All of us have had some pain or some illness in life. This is part of our human experience. Ever since the first sin, the sin of the first humans, God has allowed us to suffer and die. We do not suffer by God’s hands, but he allows the fallen angels who hate him and his creation to introduce sufferings for us. He allows this because suffering actually helps us draw close to God and turn to him for salvation. One day he will take away all suffering, and this will happen when Christ comes again.
Salvation includes physical healing, healing of our bodies, minds, and of all creation.

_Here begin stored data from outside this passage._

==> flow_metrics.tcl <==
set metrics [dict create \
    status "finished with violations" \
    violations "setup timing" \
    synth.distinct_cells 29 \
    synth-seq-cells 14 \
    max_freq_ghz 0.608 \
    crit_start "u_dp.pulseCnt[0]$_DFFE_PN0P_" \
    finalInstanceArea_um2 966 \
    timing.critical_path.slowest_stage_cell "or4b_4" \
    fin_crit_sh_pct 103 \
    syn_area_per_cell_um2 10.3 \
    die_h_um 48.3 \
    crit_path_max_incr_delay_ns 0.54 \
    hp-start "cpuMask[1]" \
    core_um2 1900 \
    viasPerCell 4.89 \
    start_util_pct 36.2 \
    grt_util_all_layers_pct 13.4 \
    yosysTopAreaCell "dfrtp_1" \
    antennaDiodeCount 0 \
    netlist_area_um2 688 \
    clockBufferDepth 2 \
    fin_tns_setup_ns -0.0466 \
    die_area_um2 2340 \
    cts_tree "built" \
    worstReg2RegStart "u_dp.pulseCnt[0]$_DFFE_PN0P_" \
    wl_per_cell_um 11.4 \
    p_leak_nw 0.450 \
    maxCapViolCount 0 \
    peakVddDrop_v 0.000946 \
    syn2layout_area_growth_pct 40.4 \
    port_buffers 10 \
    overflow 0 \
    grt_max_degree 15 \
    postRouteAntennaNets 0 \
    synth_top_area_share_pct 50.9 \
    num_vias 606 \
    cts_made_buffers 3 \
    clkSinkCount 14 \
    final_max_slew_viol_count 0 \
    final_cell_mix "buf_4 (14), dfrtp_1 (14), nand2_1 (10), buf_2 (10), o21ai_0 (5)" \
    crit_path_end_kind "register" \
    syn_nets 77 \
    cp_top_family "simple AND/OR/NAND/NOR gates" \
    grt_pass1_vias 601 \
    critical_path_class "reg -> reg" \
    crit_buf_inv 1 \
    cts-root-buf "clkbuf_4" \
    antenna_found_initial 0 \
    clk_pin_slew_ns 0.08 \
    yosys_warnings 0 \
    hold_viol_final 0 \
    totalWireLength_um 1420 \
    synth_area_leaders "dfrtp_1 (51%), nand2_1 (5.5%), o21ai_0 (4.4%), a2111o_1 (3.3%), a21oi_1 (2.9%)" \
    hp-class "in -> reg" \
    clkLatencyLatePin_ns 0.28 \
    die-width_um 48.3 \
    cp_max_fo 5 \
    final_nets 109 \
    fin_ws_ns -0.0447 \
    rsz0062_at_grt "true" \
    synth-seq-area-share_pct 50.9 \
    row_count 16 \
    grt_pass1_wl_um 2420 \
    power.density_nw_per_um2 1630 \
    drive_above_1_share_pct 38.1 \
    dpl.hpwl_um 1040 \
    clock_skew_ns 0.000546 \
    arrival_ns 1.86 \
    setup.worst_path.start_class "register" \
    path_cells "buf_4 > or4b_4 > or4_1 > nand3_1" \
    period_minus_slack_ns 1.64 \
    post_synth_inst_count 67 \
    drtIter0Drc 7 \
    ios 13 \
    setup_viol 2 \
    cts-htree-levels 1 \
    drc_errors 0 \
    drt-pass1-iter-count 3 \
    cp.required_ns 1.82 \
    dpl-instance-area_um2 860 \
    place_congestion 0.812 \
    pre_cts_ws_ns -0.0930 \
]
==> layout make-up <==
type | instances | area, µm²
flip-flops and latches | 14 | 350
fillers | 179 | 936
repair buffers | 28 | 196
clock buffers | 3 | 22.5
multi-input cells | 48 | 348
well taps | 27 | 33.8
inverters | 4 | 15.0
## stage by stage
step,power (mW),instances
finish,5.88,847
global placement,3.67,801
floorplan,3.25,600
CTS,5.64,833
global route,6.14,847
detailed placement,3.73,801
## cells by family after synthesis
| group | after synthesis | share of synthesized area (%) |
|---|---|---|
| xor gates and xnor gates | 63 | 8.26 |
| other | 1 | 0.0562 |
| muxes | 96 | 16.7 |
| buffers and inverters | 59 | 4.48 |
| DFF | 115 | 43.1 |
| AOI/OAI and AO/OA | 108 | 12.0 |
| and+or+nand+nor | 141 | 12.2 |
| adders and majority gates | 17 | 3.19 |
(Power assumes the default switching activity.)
### src/rtl/can_irq_pkg.sv
package can_irq_pkg;
  localparam int NUM_TX    = 3;
  localparam int NUM_RX    = 2;
  localparam int NUM_FLAGS = 1 + NUM_TX + NUM_RX + 2;
  localparam int NUM_GATES = NUM_TX + NUM_RX;
  localparam int CODE_W    = 3;
  localparam int ECODE_W   = 5;

  localparam int IDX_ERR    = 0;
  localparam int IDX_TX0    = 1;
  localparam int IDX_RX0    = IDX_TX0 + NUM_TX;
  localparam int IDX_WAKE   = IDX_RX0 + NUM_RX;
  localparam int IDX_MSGERR = IDX_WAKE + 1;

  typedef enum logic [1:0] {
    MODE_LEGACY = 2'b00,
    MODE_EXT    = 2'b01,
    MODE_FIFO   = 2'b10,
    MODE_FIFO2  = 2'b11
  } irq_mode_e;

  typedef logic [NUM_FLAGS-1:0] flag_vec_t;

  localparam logic [CODE_W-1:0]  CODE_NONE = 3'b000;
  localparam logic [CODE_W-1:0]  CODE_ERR  = 3'b001;
  localparam logic [CODE_W-1:0]  CODE_TX2  = 3'b010;
  localparam logic [CODE_W-1:0]  CODE_TX1  = 3'b011;
  localparam logic [CODE_W-1:0]  CODE_TX0  = 3'b100;
  localparam logic [CODE_W-1:0]  CODE_RX1  = 3'b101;
  localparam logic [CODE_W-1:0]  CODE_RX0  = 3'b110;
  localparam logic [CODE_W-1:0]  CODE_WAKE = 3'b111;
  localparam logic [ECODE_W-1:0] ECODE_FIFO_RX = 5'b10000;
endpackage
### src/rtl/spi_sclk_pkg.sv
package spi_sclk_pkg;

  typedef enum logic [1:0] {
    EDGE_NONE  = 2'd0,
    EDGE_LEAD  = 2'd1,
    EDGE_TRAIL = 2'd2
  } edge_kind_e;

  // Decide which strobe a toggle produces, given the current level and idle level.
  function automatic edge_kind_e next_edge_kind(input logic level, input logic idle);
    return (level == idle) ? EDGE_LEAD : EDGE_TRAIL;
  endfunction

  // Cycles spent in one phase of the serial clock (for reference arithmetic).
  function automatic int unsigned half_cycles(input int unsigned pre, input int unsigned rate);
    return (pre / 2) * (rate + 1);
  endfunction

endpackage

### src/rtl/sclk_cfg_hold.sv
module sclk_cfg_hold #(
  parameter int PRE_W  = 8,
  parameter int RATE_W = 8,
  localparam int HALF_W = PRE_W - 1
) (
  input  logic              clk,
  input  logic              rst_n,
  input  logic              en_i,
  input  logic [PRE_W-1:0]  pre_i,
  input  logic [RATE_W-1:0] rate_i,
  input  logic              cpol_i,
  output logic [HALF_W-1:0] pre_half_o,
  output logic [RATE_W-1:0] rate_o,
  output logic              cpol_o,
  output logic              err_o
);
  logic [PRE_W-1:0]  pre_q;
  logic [RATE_W-1:0] rate_q;
  logic              cpol_q;

  // Config is taken in only while the divider is stopped.
  always_ff @(posedge clk or negedge rst_n) begin
    if (!rst_n) begin
      pre_q  <= PRE_W'(2);
      rate_q <= '0;
      cpol_q <= 1'b0;
    end else if (!en_i) begin
      pre_q  <= pre_i;
      rate_q <= rate_i;
      cpol_q <= cpol_i;
    end
  end

  // Dropping bit 0 and halving: the prescale stage counts half the even ratio.
  assign pre_half_o = pre_q[PRE_W-1:1];
  assign rate_o     = rate_q;
  assign cpol_o     = cpol_q;
  assign err_o      = (pre_half_o == '0);

  logic unused_lsb;
  assign unused_lsb = pre_q[0];
endmodule
**config.mk**
```make
export PLATFORM = sky130hd
export DESIGN_NAME = fifo_req_ctrl
export DESIGN_NICKNAME = d
export VERILOG_FILES = /design/src/rtl/fifo_req_pkg.sv /design/src/rtl/fifo_req_chan.sv /design/src/rtl/fifo_req_regport.sv /design/src/rtl/fifo_req_irq.sv /design/src/rtl/fifo_req_ctrl.sv
export SDC_FILE = /design/constraint.sdc
export NUM_CORES = 1
export LEC_CHECK = 0
export CAP_MARGIN = 20
export CORE_MARGIN = 10
export CORE_UTILIZATION = 35
export DETAILED_ROUTE_END_ITERATION = 10
export PLACE_DENSITY = 0.65
export SLEW_MARGIN = 0
export SYNTH_ARGS = -nofsm -noshare
export SYNTH_HDL_FRONTEND = slang
export SYNTH_SLANG_ARGS = --single-unit
```
**constraint.sdc**
```tcl
create_clock -name clk -period 2.96 [get_ports clk]
set_input_delay 0.296 -clock clk [delete_from_list [all_inputs] [get_ports clk]]
set_output_delay 0.296 -clock clk [all_outputs]
set_load 0.02 [all_outputs]
```
$ cat src/rtl/amux_bank.sv
module amux_bank
    import amux_pkg::*;
#(
    parameter int ADDR_W = 2,
    parameter int DATA_W = 32
) (
    input  logic              clk,
    input  logic              rst_n,
    input  logic [ADDR_W-1:0] reg_addr,
    input  logic              reg_we,
    input  logic [DATA_W-1:0] reg_wdata,
    output logic [DATA_W-1:0] reg_rdata,
    input  logic [NPIN-1:0]   pin_in,
    output logic [NPIN-1:0]   pin_oe,
    output logic [NPIN-1:0]   pin_out,
    output logic [NPIN-1:0]   ana_en
);

    cfg_t            cfg_q;
    logic [NPIN-1:0] pin_rd;
    logic [NDIG-1:0] dig_rd;

    amux_regs #(.ADDR_W(ADDR_W), .DATA_W(DATA_W)) u_regs (
        .clk   (clk),
        .rst_n (rst_n),
        .addr  (reg_addr),
        .we    (reg_we),
        .wdata (reg_wdata),
        .cfg_q (cfg_q)
    );

    for (genvar p = 0; p < NPIN; p++) begin : g_pin
        localparam int DI = pin_dig_idx(p);
        if (DI >= 0) begin : g_dig
            amux_pin_route u_route (
                .mode   (cfg_q.mode[DI]),
                .dir    (cfg_q.dir[DI]),
                .dout   (cfg_q.dout[DI]),
                .pad_in (pin_in[p]),
                .oe     (pin_oe[p]),
                .out    (pin_out[p]),
                .ana    (ana_en[p]),
                .rd     (pin_rd[p])
            );
        end else begin : g_ana
            assign pin_oe[p]  = 1'b0;
            assign pin_out[p] = 1'b0;
            assign ana_en[p]  = 1'b1;
            assign pin_rd[p]  = 1'b0;
        end
    end

    for (genvar i = 0; i < NDIG; i++) begin : g_gather
        assign dig_rd[i] = pin_rd[DIG_PIN[i]];
    end

    amux_rdmux #(.ADDR_W(ADDR_W), .DATA_W(DATA_W)) u_rdmux (
        .addr   (reg_addr),
        .cfg    (cfg_q),
        .dig_rd (dig_rd),
        .rdata  (reg_rdata)
    );

endmodule
==> config.mk <==
export PLATFORM = sky130hd
export DESIGN_NAME = mc16_core
export DESIGN_NICKNAME = d
export VERILOG_FILES = /design/src/rtl/mc16_core.sv
export SDC_FILE = /design/constraint.sdc
export NUM_CORES = 1
export LEC_CHECK = 0
export BUFFER_PORTS_ARGS = -buffer_cell sky130_fd_sc_hd__buf_2
export CORE_MARGIN = 2
export CORE_UTILIZATION = 62
export DETAILED_ROUTE_END_ITERATION = 8
export GPL_ROUTABILITY_DRIVEN = 0
export PLACE_DENSITY = 0.8
export SETUP_SLACK_MARGIN = 0.3
export SLEW_MARGIN = 20
export SYNTH_ARGS = -nofsm -noshare
export SYNTH_HDL_FRONTEND = slang
export SYNTH_SLANG_ARGS = --single-unit
==> constraint.sdc <==
create_clock -name clk -period 5.3 [get_ports clk]
set_input_delay 0.265 -clock clk [delete_from_list [all_inputs] [get_ports clk]]
set_output_delay 0.265 -clock clk [all_outputs]
set_load 0.03 [all_outputs]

In the first reading God told Isaiah to encourage the people saying, “Here is your God, he comes to save you.” He will give sight to the blind, hearing to the deaf, full restoration of the body, and not only to the body, but to all of creation. He says, “Streams will burst forth in the desert, thirsty ground will become springs of water.” That’s relevant to our drought, yes? A full restoration is promised when our God comes to save us. We know through scripture, when Christ comes again, there will be a resurrection of our bodies, and there will be a new heaven, and a new earth.

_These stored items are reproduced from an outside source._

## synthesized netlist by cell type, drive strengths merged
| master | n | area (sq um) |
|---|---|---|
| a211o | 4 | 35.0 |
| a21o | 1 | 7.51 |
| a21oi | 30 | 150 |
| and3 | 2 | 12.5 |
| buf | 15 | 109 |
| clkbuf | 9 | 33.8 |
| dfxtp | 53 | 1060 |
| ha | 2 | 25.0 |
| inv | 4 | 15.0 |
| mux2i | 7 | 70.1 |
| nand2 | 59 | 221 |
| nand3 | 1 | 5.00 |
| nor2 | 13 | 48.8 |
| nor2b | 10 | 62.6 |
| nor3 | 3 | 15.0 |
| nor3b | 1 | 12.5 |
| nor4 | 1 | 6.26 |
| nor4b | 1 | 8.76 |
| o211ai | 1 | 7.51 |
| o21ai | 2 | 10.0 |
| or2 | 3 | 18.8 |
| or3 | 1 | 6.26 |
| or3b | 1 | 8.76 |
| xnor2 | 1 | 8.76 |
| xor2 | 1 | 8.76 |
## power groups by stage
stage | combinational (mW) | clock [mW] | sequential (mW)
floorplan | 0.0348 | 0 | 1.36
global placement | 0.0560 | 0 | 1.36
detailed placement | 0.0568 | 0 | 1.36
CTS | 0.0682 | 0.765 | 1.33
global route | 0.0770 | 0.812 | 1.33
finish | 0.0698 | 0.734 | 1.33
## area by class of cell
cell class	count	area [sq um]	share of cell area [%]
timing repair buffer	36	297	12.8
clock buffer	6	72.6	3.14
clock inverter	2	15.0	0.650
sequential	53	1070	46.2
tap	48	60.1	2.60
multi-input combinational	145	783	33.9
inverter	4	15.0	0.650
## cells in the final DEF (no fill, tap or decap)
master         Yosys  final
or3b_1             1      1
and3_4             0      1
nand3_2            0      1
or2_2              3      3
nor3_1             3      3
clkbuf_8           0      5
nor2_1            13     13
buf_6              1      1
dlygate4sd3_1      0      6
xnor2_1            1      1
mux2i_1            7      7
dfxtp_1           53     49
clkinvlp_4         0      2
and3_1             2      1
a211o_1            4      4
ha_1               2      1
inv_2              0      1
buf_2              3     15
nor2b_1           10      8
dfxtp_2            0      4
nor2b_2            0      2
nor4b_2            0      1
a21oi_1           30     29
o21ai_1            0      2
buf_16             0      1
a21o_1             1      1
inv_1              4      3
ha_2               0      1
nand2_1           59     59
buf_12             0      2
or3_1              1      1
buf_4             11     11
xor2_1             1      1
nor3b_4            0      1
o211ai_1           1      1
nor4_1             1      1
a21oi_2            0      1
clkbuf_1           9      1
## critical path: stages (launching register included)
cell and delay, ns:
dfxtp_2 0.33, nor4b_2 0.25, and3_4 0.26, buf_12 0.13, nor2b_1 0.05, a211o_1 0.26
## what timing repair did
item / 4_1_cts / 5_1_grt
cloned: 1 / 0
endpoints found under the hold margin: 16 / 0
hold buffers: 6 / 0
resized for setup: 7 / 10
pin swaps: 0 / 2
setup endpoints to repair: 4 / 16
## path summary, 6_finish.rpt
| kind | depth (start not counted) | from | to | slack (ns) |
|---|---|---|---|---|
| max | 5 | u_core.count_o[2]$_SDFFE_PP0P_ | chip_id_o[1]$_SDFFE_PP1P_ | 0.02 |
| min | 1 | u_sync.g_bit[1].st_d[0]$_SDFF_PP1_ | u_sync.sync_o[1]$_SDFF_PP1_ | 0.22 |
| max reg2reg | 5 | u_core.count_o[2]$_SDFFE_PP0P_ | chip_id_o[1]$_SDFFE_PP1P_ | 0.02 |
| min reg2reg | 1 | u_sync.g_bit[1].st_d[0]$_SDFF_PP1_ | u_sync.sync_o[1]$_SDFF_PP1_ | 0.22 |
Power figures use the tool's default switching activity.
<file path="src/rtl/atm_cd_pkg.sv">
package atm_cd_pkg;
  localparam int CELL_LEN = 53;
  localparam int HDR_LEN  = 4;

  typedef enum logic [1:0] {
    ST_HUNT    = 2'd0,
    ST_PRESYNC = 2'd1,
    ST_SYNC    = 2'd2
  } cd_state_e;

  // CRC-8, x^8+x^2+x+1, msb first
  function automatic logic [7:0] crc8_byte(input logic [7:0] c_in, input logic [7:0] d);
    logic [7:0] c;
    c = c_in ^ d;
    for (int b = 0; b < 8; b++) begin
      c = c[7] ? ((c << 1) ^ 8'h07) : (c << 1);
    end
    return c;
  endfunction
endpackage

</file>
<file path="src/rtl/atm_cd_hec_win.sv">
module atm_cd_hec_win #(
  parameter int         HDR_LEN = 4,
  parameter logic [7:0] COSET   = 8'h55
) (
  input  logic       clk_i,
  input  logic       rst_ni,
  input  logic       valid_i,
  input  logic [7:0] byte_i,
  input  logic       coset_en_i,
  input  logic       skip_first_i,
  input  logic       hec6_i,
  output logic       hec_ok_o
);
  import atm_cd_pkg::*;

  localparam int FILL_W = $clog2(HDR_LEN + 1);
  localparam logic [FILL_W-1:0] FILL_FULL = FILL_W'(HDR_LEN);

  // win_q[0] oldest, win_q[HDR_LEN-1] newest
  logic [HDR_LEN-1:0][7:0] win_q;
  logic [HDR_LEN-1:0][7:0] win_m;
  logic [FILL_W-1:0]       fill_q;
  logic [7:0]              crc_v, exp_v, diff_v, mask_v;

  always_ff @(posedge clk_i or negedge rst_ni) begin
    if (!rst_ni) begin
      win_q  <= '0;
      fill_q <= '0;
    end else if (valid_i) begin
      if (HDR_LEN > 1) win_q <= {byte_i, win_q[HDR_LEN-1:1]};
      else             win_q <= byte_i;
      if (fill_q != FILL_FULL) fill_q <= fill_q + 1'b1;
    end
  end

  for (genvar i = 0; i < HDR_LEN; i++) begin : g_mask
    if (i == 0) begin : g_first
      assign win_m[i] = skip_first_i ? 8'h00 : win_q[i];
    end else begin : g_rest
      assign win_m[i] = win_q[i];
    end
  end

  always_comb begin
    crc_v = 8'h00;
    for (int i = 0; i < HDR_LEN; i++) crc_v = crc8_byte(crc_v, win_m[i]);
    exp_v    = crc_v ^ (coset_en_i ? COSET : 8'h00);
    diff_v   = exp_v ^ byte_i;
    mask_v   = hec6_i ? 8'h3F : 8'hFF;
    hec_ok_o = (fill_q == FILL_FULL) && ((diff_v & mask_v) == 8'h00);
  end
endmodule

</file>
<file path="src/rtl/atm_cd_hunt_fsm.sv">
module atm_cd_hunt_fsm #(
  parameter int CELL_LEN = 53,
  parameter int HDR_LEN  = 4,
  parameter int DELTA_W  = 4
) (
  input  logic               clk_i,
  input  logic               rst_ni,
  input  logic               valid_i,
  input  logic               hec_ok_i,
  input  logic [DELTA_W-1:0] delta_i,
  input  logic               ocd_i,
  output logic [1:0]         state_o,
  output logic               upd_o
);
  import atm_cd_pkg::*;

  localparam int POS_W = $clog2(CELL_LEN);
  localparam logic [POS_W-1:0] HEC_POS   = POS_W'(HDR_LEN);
  localparam logic [POS_W-1:0] POS_AFTER = POS_W'(HDR_LEN + 1);
  localparam logic [POS_W-1:0] POS_LAST  = POS_W'(CELL_LEN - 1);

  cd_state_e          state_q, state_d;
  logic [POS_W-1:0]   pos_q, pos_d;
  logic [DELTA_W-1:0] cnt_q, cnt_d;
  logic [DELTA_W:0]   cnt_inc;
  logic               at_hec;

  assign at_hec  = (pos_q == HEC_POS);
  assign cnt_inc = {1'b0, cnt_q} + 1'b1;

  always_comb begin
    state_d = state_q;
    pos_d   = pos_q;
    cnt_d   = cnt_q;
    upd_o   = 1'b0;
    if (valid_i) begin
      pos_d = (pos_q == POS_LAST) ? '0 : pos_q + 1'b1;
      unique case (state_q)
        ST_HUNT: begin
          if (hec_ok_i) begin
            pos_d   = POS_AFTER;
            cnt_d   = DELTA_W'(1);
            state_d = (delta_i <= DELTA_W'(1)) ? ST_SYNC : ST_PRESYNC;
          end
        end
        ST_PRESYNC: begin
          if (at_hec) begin
            if (!hec_ok_i) begin
              state_d = ST_HUNT;
            end else begin
              cnt_d = cnt_inc[DELTA_W-1:0];
              if (cnt_inc >= {1'b0, delta_i}) state_d = ST_SYNC;
            end
          end
        end
        ST_SYNC: begin
          if (at_hec) begin
            if (!hec_ok_i)  state_d = ST_HUNT;
            else if (ocd_i) upd_o   = 1'b1;
          end
        end
        default: state_d = ST_HUNT;
      endcase
    end
  end

  always_ff @(posedge clk_i or negedge rst_ni) begin
    if (!rst_ni) begin
      state_q <= ST_HUNT;
      pos_q   <= '0;
      cnt_q   <= '0;
    end else begin
      state_q <= state_d;
      pos_q   <= pos_d;
      cnt_q   <= cnt_d;
    end
  end

  assign state_o = state_q;
endmodule

</file>
<file path="src/rtl/atm_cd_dp_track.sv">
module atm_cd_dp_track #(
  parameter int CELL_LEN = 53,
  parameter int HDR_LEN  = 4,
  parameter int DELTA_W  = 4,
  parameter int OCD_BAD  = 7
) (
  input  logic               clk_i,
  input  logic               rst_ni,
  input  logic               valid_i,
  input  logic               hec_ok_i,
  input  logic [DELTA_W-1:0] delta_i,
  input  logic               upd_i,
  output logic               soc_o,
  output logic               discard_o,
  output logic               ocd_o,
  output logic               cocd_o
);
  localparam int POS_W = $clog2(CELL_LEN);
  localparam int BAD_W = $clog2(OCD_BAD + 1);
  localparam logic [POS_W-1:0]   HEC_POS   = POS_W'(HDR_LEN);
  localparam logic [POS_W-1:0]   POS_AFTER = POS_W'(HDR_LEN + 1);
  localparam logic [POS_W-1:0]   POS_LAST  = POS_W'(CELL_LEN - 1);
  localparam logic [BAD_W-1:0]   BAD_LIM   = BAD_W'(OCD_BAD);
  localparam logic [DELTA_W-1:0] GOOD_MAX  = '1;

  logic [POS_W-1:0]   pos_q, pos_d;
  logic [BAD_W-1:0]   bad_q, bad_d;
  logic [DELTA_W-1:0] good_q, good_d;
  logic [DELTA_W:0]   good_inc;
  logic               ocd_q, ocd_d, cocd_q, cocd_d, disc_q, disc_d;

  assign soc_o    = valid_i && (pos_q == '0);
  assign good_inc = {1'b0, good_q} + 1'b1;

  always_comb begin
    pos_d  = pos_q;
    bad_d  = bad_q;
    good_d = good_q;
    ocd_d  = ocd_q;
    disc_d = disc_q;
    cocd_d = 1'b0;
    if (valid_i) begin
      if (soc_o) disc_d = ocd_q;
      if (upd_i) begin
        pos_d  = POS_AFTER;
        ocd_d  = 1'b0;
        cocd_d = (pos_q != HEC_POS);
        bad_d  = '0;
        good_d = '0;
      end else begin
        pos_d = (pos_q == POS_LAST) ? '0 : pos_q + 1'b1;
        if (pos_q == HEC_POS) begin
          if (hec_ok_i) begin
            bad_d = '0;
            if (good_q != GOOD_MAX) good_d = good_inc[DELTA_W-1:0];
            if (ocd_q && (good_inc >= {1'b0, delta_i})) ocd_d = 1'b0;
          end else begin
            good_d = '0;
            if (bad_q != BAD_LIM) bad_d = bad_q + 1'b1;
            if ((bad_q + 1'b1) >= BAD_LIM) ocd_d = 1'b1;
          end
        end
      end
    end
  end

  always_ff @(posedge clk_i or negedge rst_ni) begin
    if (!rst_ni) begin
      pos_q  <= '0;
      bad_q  <= '0;
      good_q <= '0;
      ocd_q  <= 1'b1;
      cocd_q <= 1'b0;
      disc_q <= 1'b1;
    end else begin
      pos_q  <= pos_d;
      bad_q  <= bad_d;
      good_q <= good_d;
      ocd_q  <= ocd_d;
      cocd_q <= cocd_d;
      disc_q <= disc_d;
    end
  end

  // a cell's fate is fixed at its first byte
  assign discard_o = valid_i && (soc_o ? ocd_q : disc_q);
  assign ocd_o     = ocd_q;
  assign cocd_o    = cocd_q;
endmodule

</file>
<file path="src/rtl/atm_cell_delin.sv">
module atm_cell_delin #(
  parameter int         CELL_LEN = atm_cd_pkg::CELL_LEN,
  parameter int         HDR_LEN  = atm_cd_pkg::HDR_LEN,
  parameter int         DELTA_W  = 4,
  parameter int         OCD_BAD  = 7,
  parameter logic [7:0] COSET    = 8'h55
) (
  input  logic               clk_i,
  input  logic               rst_ni,
  input  logic               valid_i,
  input  logic [7:0]         byte_i,
  input  logic [DELTA_W-1:0] delta_i,
  input  logic               coset_en_i,
  input  logic               skip_first_i,
  input  logic               hec6_i,
  output logic [1:0]         state_o,
  output logic               soc_o,
  output logic               ocd_o,
  output logic               cocd_o,
  output logic               discard_o
);
  logic               hec_ok, upd, ocd;
  logic [DELTA_W-1:0] delta_eff;

  assign delta_eff = (delta_i == '0) ? DELTA_W'(1) : delta_i;

  atm_cd_hec_win #(.HDR_LEN(HDR_LEN), .COSET(COSET)) u_win (
    .clk_i, .rst_ni, .valid_i, .byte_i,
    .coset_en_i, .skip_first_i, .hec6_i,
    .hec_ok_o (hec_ok)
  );

  atm_cd_hunt_fsm #(.CELL_LEN(CELL_LEN), .HDR_LEN(HDR_LEN), .DELTA_W(DELTA_W)) u_fsm (
    .clk_i, .rst_ni, .valid_i,
    .hec_ok_i (hec_ok),
    .delta_i  (delta_eff),
    .ocd_i    (ocd),
    .state_o,
    .upd_o    (upd)
  );

  atm_cd_dp_track #(.CELL_LEN(CELL_LEN), .HDR_LEN(HDR_LEN), .DELTA_W(DELTA_W),
                    .OCD_BAD(OCD_BAD)) u_dp (
    .clk_i, .rst_ni, .valid_i,
    .hec_ok_i (hec_ok),
    .delta_i  (delta_eff),
    .upd_i    (upd),
    .soc_o, .discard_o,
    .ocd_o    (ocd),
    .cocd_o
  );

  assign ocd_o = ocd;
endmodule

</file>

But even with Christ’s first coming, already he was giving us a foretaste of our future, he was working miracles of restoration. We hear in today’s Gospel of Christ’s healing of the man who was deaf and mute. Where ever Christ is there is restoration and healing, and so even now, there are foretastes, foreshadowings, miracles on earth, but not in the complete and total way of his second coming. Current miracles, current healings are allusions of salvation to come, but they are also guarantees of God’s compassionate feelings, his sentiments toward us. And so, there are miracles even now, not on the order that we’ll see in his second coming, because suffering is actually helping all humanity draw closer to salvation.
In Today’s Gospel we see Christ’s compassion for the suffering. People brought a suffering man to him, one whose ears were closed to hearing, and whose mouth was closed to speaking. They brought the man to Jesus, and they begged Jesus to heal him. They were showing compassion to the man by bringing him, and they were showing faith in Jesus by begging for his healing. And the verb here is “to beg”, they were humbling themselves before Jesus. As a foretaste of things to come, Jesus does heal him.
But let us look at the way Jesus heals him. He doesn’t simply say sure, okay, boom, and then walk away. No, scripture says that he “took him away by himself.” He must have walked up to the blind man, spoken some words of invitation to the man to walk with him, and then took him by the arm. He took him to a place of some privacy, to have a one on one encounter with him, he with God and God with him. This shows the great compassion of our God through the person of Jesus. This was no minimal encounter. He begins a little ritual; one which sounds odd to us, of six steps. He put his finger into the man’s ears; he spit on his own fingers and touched the man’s tongue with them; he looked to heaven in prayer; he groaned, a sign of suffering with the man; and finally he spoke a command of healing, “Be opened.” He created a healing experience for this man. Jesus could have simply said, “Be opened” and walked way, but there was an intimate and personal encounter, a sharing of Christ’s humanity with the man. Don’t we all desire the same thing from our Lord?
Finally, let us look at why Jesus may have told the man, and the crowd who was “eavesdropping”, not to tell anyone. We know that Christ was aware that an even greater miracle was at work. God had become man, this god-man was going to suffer and die for our sins, he was going to rise to new life and return to the Father, and we were going to be able to follow him there. This was the miracle that he wanted proclaimed. Yes, he healed the man out of compassion, yes it showed that Jesus had some Godly power, but physical healing, restoration, was not the full proclamation of the Gospel. Christ tells the man and the crowd to be silent so that they would wait for the miracle to come. This is what he wanted proclaimed. Not the minimal restoration of physical ailments. He would first restore and elevate the human soul, before the healing of our bodies and creation, that would come later upon his second coming. Earthly suffering would remain because it has its purpose for our salvation, of the physical he gives us only a foretaste. But of the things of the soul, a greater gift has been given, a universal miracle has been worked. He has restored our souls through the forgiveness of sin, and he has surpassed even this, he has given the Holy Spirit to dwell in them, and a share of his very nature. He has made of us one Body, one Spirit with him, and he groans with us in our suffering.
First things first right? Since suffering has its place in our salvation, God compassionately leaves it in place; he encourages us to petition, even beg, him for this foretaste of things to come because that is its end. Suffering brings humanity close to God and keeps us close. Thus, let us always pray for our physical wellbeing, but let us also realize that the greater good begins within the privacy of our souls where he desires to dwell. As he led the man away, we are led away from the world to a deep experience of him. And as he healed the man through ritual signs and words, he heals our souls through the ritual signs and words of his Bride, the Church. Let us always give thanks to God for this greater miracle that he is working, and proclaim it, for this miracle we have not been told to keep secret.